**Task instructions:**
Which lines of the data include the string "tools"? List them all.

(Stored items)

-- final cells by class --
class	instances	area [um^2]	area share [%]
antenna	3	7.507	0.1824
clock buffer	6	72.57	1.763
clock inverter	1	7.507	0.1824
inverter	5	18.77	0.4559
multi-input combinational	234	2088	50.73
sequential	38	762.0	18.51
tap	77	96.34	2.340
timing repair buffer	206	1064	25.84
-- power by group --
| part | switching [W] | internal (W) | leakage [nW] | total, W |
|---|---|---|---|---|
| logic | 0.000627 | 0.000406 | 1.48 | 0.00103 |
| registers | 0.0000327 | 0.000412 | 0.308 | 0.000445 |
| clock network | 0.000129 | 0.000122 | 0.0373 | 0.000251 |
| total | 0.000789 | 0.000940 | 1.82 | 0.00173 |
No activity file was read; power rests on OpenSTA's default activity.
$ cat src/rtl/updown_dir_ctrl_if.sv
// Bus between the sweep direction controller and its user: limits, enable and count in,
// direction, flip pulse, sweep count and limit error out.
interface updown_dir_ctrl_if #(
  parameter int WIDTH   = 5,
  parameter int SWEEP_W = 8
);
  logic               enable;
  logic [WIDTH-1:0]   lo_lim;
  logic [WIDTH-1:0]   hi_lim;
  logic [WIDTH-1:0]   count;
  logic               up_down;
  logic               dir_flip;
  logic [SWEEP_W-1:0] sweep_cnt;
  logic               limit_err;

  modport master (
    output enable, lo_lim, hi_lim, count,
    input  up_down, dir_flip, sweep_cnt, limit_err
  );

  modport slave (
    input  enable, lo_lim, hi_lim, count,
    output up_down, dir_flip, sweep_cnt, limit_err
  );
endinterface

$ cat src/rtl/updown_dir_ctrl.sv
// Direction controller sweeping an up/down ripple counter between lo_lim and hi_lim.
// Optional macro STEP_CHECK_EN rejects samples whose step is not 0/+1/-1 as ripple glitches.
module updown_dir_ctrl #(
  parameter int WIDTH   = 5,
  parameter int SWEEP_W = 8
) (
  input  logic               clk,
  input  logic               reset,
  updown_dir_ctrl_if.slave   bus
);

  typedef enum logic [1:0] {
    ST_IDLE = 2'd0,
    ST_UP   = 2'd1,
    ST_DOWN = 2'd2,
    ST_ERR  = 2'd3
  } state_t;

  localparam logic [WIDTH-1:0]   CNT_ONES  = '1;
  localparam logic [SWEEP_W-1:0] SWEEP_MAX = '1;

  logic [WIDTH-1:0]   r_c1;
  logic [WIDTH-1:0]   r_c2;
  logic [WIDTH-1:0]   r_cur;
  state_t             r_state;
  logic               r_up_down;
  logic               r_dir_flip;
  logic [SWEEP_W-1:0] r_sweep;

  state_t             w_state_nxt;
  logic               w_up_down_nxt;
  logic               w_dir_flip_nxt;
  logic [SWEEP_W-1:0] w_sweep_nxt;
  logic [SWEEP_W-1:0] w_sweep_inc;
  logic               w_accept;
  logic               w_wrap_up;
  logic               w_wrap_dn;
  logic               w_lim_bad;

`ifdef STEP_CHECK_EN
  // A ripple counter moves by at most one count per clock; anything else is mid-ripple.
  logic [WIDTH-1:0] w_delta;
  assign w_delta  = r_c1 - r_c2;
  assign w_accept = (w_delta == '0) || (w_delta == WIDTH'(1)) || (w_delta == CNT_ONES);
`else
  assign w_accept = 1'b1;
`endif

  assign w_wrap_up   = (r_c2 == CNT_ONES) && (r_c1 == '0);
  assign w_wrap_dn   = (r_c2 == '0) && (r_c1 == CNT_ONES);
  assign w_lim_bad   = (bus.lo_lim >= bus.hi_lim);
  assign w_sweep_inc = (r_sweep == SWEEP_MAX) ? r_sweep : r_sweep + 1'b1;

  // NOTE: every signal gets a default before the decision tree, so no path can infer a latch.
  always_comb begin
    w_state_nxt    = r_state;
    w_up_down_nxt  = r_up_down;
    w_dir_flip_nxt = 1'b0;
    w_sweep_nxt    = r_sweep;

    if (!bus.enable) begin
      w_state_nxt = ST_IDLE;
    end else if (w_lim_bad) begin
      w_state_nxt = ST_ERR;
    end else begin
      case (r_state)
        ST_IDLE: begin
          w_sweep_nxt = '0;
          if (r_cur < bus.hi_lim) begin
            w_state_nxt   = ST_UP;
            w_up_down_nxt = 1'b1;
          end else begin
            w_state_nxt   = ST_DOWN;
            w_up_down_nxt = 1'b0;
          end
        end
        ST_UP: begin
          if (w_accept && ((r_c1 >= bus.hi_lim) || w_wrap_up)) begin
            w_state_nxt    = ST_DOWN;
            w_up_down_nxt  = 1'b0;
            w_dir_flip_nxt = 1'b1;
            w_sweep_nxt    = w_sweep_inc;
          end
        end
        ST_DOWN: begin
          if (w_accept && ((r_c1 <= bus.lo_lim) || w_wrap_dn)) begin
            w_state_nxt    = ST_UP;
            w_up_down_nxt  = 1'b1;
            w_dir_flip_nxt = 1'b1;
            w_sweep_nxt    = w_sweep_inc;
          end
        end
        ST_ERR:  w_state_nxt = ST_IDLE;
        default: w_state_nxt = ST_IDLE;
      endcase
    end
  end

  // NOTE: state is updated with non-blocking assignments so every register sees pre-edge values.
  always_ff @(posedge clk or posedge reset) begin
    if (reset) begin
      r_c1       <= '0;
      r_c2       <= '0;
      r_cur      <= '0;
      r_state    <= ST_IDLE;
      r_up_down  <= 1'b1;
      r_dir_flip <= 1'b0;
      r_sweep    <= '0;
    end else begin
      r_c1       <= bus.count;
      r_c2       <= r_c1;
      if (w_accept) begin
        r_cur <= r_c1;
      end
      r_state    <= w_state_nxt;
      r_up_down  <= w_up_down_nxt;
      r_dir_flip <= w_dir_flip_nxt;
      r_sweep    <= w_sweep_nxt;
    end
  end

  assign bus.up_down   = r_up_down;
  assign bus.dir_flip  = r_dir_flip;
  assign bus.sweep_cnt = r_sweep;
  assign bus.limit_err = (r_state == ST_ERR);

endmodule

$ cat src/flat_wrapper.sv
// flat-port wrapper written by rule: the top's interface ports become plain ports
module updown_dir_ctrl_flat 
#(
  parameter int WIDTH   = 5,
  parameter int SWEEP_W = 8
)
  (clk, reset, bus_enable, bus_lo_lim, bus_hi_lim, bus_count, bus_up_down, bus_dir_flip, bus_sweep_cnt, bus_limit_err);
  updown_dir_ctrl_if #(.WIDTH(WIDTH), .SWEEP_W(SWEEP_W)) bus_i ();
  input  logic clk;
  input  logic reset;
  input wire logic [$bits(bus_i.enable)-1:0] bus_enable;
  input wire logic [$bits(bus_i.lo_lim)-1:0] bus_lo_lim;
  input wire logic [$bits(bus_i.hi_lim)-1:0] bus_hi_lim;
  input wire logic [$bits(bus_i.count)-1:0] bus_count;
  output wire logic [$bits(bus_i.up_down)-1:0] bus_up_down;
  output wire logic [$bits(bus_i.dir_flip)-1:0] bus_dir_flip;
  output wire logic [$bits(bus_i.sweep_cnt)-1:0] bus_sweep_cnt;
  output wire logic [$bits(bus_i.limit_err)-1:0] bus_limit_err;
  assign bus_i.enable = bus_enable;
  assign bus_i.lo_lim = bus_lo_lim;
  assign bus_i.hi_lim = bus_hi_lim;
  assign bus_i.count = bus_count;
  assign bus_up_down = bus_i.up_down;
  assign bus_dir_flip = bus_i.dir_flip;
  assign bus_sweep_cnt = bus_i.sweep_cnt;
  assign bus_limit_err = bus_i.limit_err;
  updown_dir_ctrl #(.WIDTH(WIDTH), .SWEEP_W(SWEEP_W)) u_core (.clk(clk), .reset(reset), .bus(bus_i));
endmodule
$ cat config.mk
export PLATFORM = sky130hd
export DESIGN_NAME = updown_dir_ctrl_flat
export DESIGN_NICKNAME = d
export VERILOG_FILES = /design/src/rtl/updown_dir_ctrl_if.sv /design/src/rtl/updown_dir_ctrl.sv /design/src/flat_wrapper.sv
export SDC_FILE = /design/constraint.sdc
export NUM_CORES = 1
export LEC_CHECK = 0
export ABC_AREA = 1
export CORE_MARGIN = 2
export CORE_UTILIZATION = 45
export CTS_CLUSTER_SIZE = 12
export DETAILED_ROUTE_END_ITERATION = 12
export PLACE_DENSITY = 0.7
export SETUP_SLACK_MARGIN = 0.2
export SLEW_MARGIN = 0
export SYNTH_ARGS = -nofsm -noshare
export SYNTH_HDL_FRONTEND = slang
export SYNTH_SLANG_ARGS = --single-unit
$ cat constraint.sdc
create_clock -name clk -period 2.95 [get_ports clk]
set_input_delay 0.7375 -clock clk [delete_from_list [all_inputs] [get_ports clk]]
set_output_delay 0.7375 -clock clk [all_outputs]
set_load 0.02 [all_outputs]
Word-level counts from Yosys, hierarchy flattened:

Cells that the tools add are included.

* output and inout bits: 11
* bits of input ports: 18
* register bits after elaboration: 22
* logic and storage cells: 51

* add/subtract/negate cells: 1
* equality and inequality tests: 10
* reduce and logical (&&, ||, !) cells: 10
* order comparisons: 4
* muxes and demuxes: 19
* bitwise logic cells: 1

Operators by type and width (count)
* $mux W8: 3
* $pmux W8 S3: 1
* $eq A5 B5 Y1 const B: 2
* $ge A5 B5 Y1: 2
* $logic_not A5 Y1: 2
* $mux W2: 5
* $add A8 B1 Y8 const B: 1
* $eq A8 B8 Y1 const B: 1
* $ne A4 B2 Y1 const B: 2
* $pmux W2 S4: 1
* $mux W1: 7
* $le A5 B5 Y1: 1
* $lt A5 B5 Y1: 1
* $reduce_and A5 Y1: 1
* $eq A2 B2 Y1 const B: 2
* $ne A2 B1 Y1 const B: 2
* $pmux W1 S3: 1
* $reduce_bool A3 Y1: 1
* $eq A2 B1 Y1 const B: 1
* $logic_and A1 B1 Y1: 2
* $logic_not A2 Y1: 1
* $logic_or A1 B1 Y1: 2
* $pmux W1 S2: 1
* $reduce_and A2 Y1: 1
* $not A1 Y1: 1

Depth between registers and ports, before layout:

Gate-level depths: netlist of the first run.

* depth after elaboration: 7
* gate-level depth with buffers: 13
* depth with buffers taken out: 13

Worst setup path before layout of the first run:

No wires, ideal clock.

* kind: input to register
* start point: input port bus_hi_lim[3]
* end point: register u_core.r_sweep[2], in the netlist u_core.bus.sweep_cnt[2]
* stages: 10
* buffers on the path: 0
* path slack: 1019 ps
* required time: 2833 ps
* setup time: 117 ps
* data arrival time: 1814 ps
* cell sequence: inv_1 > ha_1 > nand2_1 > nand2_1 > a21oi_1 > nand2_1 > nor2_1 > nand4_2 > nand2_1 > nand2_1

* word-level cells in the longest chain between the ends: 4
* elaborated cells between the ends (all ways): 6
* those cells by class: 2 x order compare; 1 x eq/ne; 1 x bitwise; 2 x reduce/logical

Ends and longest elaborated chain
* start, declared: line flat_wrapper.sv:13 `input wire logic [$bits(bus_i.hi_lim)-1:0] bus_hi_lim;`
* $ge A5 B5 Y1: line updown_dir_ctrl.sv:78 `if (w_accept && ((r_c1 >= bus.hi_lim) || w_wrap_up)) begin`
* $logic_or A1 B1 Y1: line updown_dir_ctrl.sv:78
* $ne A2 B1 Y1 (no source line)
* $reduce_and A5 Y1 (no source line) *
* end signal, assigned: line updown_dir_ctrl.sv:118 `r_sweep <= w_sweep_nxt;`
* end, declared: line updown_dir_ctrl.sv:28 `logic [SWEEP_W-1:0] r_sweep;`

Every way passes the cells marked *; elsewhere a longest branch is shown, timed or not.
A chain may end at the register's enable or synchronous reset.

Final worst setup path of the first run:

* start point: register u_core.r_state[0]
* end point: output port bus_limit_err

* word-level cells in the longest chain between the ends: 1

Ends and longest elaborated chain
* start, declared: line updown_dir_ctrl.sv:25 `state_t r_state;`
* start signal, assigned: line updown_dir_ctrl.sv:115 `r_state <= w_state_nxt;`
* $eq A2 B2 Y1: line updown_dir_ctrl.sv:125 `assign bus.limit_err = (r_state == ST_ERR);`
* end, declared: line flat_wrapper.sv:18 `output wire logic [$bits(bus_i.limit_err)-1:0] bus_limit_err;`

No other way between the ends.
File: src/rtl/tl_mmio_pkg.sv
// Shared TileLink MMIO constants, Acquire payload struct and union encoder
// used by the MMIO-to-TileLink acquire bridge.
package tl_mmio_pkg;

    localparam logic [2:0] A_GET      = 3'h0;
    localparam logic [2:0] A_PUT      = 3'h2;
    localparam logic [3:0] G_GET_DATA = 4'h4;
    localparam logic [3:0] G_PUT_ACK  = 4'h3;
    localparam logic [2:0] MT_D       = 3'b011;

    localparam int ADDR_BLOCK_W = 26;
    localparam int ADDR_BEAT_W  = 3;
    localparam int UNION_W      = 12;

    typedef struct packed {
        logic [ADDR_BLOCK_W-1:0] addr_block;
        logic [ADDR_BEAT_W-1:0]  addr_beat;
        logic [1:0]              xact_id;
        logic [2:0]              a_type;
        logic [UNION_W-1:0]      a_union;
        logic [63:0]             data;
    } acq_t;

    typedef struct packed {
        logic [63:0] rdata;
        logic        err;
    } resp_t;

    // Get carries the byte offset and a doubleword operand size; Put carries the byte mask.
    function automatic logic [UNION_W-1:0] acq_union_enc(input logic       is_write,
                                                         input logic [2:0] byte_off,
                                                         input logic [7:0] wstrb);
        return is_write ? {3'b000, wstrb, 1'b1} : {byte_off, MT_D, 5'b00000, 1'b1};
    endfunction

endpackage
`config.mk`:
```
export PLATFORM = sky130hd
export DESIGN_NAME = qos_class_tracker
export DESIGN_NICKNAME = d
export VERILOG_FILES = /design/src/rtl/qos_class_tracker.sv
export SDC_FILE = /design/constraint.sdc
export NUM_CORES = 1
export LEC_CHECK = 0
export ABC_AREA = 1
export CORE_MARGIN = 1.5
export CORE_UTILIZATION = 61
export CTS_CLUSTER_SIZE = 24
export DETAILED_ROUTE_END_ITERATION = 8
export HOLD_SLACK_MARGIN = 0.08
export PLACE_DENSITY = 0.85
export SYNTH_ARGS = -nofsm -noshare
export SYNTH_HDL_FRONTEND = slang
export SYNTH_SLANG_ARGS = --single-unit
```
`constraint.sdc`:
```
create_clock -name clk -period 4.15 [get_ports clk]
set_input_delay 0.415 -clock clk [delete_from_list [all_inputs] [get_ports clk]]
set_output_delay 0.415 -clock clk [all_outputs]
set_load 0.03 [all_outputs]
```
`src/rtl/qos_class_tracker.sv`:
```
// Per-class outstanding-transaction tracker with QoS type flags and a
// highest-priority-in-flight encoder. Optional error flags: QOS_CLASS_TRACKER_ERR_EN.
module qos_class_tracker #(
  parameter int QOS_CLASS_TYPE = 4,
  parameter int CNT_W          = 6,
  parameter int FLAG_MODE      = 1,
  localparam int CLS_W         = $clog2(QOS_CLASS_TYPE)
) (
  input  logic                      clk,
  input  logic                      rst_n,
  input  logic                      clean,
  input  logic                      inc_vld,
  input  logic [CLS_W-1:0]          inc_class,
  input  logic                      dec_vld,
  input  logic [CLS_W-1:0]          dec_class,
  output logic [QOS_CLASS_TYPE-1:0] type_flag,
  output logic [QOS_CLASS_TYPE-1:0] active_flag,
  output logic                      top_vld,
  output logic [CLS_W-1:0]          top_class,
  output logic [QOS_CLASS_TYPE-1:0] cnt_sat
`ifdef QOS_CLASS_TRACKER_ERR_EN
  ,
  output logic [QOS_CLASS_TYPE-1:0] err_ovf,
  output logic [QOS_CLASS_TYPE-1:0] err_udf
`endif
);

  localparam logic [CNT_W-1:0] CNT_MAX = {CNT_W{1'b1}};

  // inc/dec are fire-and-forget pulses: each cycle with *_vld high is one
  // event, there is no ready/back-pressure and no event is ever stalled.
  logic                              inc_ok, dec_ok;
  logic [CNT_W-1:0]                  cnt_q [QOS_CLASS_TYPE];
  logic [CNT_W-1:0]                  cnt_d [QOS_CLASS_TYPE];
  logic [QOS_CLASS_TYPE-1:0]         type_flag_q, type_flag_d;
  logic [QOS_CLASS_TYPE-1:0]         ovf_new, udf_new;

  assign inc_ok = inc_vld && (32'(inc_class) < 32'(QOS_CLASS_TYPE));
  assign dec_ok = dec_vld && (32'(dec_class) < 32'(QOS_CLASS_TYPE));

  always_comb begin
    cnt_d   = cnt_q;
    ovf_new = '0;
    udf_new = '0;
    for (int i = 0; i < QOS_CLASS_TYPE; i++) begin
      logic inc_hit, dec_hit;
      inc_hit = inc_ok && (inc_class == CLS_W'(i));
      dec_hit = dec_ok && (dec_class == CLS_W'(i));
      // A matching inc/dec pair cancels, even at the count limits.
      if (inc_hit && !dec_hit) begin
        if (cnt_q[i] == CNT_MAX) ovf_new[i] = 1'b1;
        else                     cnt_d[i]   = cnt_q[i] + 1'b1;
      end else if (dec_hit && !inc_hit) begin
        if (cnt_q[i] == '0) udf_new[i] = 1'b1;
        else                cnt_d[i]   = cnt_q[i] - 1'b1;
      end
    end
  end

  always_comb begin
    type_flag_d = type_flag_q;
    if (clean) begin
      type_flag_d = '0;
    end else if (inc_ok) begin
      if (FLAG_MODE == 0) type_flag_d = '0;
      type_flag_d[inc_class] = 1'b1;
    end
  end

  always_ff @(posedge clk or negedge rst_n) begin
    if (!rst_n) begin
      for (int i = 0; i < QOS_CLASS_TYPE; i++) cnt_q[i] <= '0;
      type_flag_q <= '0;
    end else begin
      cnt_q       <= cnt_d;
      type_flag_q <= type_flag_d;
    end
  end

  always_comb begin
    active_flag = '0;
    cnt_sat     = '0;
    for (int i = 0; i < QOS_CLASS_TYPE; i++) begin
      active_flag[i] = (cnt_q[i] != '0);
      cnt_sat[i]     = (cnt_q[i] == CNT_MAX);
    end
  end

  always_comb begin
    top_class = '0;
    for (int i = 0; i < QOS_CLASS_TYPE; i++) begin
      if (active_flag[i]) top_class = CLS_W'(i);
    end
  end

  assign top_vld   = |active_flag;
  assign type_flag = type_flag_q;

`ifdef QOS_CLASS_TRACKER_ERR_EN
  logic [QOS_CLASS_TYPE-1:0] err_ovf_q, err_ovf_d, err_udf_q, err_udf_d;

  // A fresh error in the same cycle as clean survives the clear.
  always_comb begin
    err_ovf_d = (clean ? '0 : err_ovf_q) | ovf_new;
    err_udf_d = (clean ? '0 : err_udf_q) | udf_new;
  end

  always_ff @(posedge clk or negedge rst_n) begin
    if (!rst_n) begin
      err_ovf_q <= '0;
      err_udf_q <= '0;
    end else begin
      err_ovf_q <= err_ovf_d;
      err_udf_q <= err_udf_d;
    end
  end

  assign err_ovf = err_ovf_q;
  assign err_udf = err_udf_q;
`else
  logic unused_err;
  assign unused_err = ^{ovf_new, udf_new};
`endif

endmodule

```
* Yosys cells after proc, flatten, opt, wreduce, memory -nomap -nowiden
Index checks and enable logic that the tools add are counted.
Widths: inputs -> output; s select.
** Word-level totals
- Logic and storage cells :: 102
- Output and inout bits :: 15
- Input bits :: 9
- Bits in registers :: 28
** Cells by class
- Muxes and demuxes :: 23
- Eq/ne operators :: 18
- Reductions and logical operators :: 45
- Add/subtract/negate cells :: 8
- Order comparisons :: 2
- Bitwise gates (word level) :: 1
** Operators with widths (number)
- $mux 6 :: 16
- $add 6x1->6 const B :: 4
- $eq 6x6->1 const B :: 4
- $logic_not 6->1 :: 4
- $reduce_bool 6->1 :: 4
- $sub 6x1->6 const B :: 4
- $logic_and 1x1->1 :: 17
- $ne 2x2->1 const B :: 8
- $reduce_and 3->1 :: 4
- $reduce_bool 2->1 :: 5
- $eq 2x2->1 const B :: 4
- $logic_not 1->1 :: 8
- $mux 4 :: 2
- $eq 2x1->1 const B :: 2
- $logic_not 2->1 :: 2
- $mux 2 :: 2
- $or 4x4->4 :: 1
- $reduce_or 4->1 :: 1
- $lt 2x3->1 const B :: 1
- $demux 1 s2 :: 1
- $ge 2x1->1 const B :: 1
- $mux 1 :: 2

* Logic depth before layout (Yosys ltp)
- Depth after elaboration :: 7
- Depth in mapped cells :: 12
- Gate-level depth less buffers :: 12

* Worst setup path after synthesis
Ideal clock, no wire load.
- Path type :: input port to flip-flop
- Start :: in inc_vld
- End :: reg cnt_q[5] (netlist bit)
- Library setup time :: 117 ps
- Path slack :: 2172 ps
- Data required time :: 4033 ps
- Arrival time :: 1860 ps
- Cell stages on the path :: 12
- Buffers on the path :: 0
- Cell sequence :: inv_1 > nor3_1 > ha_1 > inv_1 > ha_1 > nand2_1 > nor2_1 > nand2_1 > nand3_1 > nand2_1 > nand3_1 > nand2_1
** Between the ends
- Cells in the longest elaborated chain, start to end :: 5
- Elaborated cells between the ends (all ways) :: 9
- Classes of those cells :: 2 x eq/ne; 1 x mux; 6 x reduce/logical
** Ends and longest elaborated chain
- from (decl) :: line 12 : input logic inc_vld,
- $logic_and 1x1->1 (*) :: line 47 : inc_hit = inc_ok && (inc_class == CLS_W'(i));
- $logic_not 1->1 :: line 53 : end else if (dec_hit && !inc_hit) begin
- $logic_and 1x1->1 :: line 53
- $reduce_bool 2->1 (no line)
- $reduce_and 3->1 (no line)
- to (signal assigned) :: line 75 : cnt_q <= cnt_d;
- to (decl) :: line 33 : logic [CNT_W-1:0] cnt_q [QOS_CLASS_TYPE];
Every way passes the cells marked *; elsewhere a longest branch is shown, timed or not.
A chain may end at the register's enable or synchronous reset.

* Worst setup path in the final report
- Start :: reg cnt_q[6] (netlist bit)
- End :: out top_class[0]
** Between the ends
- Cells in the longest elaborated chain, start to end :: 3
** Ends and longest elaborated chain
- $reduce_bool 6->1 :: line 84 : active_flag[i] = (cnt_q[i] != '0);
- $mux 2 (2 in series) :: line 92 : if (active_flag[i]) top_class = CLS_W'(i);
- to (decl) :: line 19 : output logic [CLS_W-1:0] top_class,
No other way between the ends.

**Response to this task:**
Cells that the tools add are included.
Index checks and enable logic that the tools add are counted.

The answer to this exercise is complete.